AVAILABLE DATA Block Start
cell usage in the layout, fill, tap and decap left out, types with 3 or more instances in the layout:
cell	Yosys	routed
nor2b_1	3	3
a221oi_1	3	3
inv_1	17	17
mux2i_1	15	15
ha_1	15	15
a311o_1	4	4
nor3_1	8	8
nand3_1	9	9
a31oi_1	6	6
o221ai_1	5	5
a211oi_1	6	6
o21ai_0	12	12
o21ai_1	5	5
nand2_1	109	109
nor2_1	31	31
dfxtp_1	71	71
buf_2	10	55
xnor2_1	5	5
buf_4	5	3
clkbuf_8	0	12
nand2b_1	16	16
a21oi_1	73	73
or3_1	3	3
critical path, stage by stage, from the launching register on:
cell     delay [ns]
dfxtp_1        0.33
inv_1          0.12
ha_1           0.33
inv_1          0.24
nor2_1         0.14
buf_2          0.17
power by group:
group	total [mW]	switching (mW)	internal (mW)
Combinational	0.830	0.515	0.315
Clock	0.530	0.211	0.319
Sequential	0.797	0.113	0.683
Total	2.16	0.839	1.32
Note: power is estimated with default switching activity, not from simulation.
AVAILABLE DATA Block End
ASSIGNMENT: Exactly as written above, copy every line.

RESULT OF THIS TASK:
cell usage in the layout, fill, tap and decap left out, types with 3 or more instances in the layout:
cell	Yosys	routed
nor2b_1	3	3
a221oi_1	3	3
inv_1	17	17
mux2i_1	15	15
ha_1	15	15
a311o_1	4	4
nor3_1	8	8
nand3_1	9	9
a31oi_1	6	6
o221ai_1	5	5
a211oi_1	6	6
o21ai_0	12	12
o21ai_1	5	5
nand2_1	109	109
nor2_1	31	31
dfxtp_1	71	71
buf_2	10	55
xnor2_1	5	5
buf_4	5	3
clkbuf_8	0	12
nand2b_1	16	16
a21oi_1	73	73
or3_1	3	3
critical path, stage by stage, from the launching register on:
cell     delay [ns]
dfxtp_1        0.33
inv_1          0.12
ha_1           0.33
inv_1          0.24
nor2_1         0.14
buf_2          0.17
power by group:
group	total [mW]	switching (mW)	internal (mW)
Combinational	0.830	0.515	0.315
Clock	0.530	0.211	0.319
Sequential	0.797	0.113	0.683
Total	2.16	0.839	1.32
Note: power is estimated with default switching activity, not from simulation.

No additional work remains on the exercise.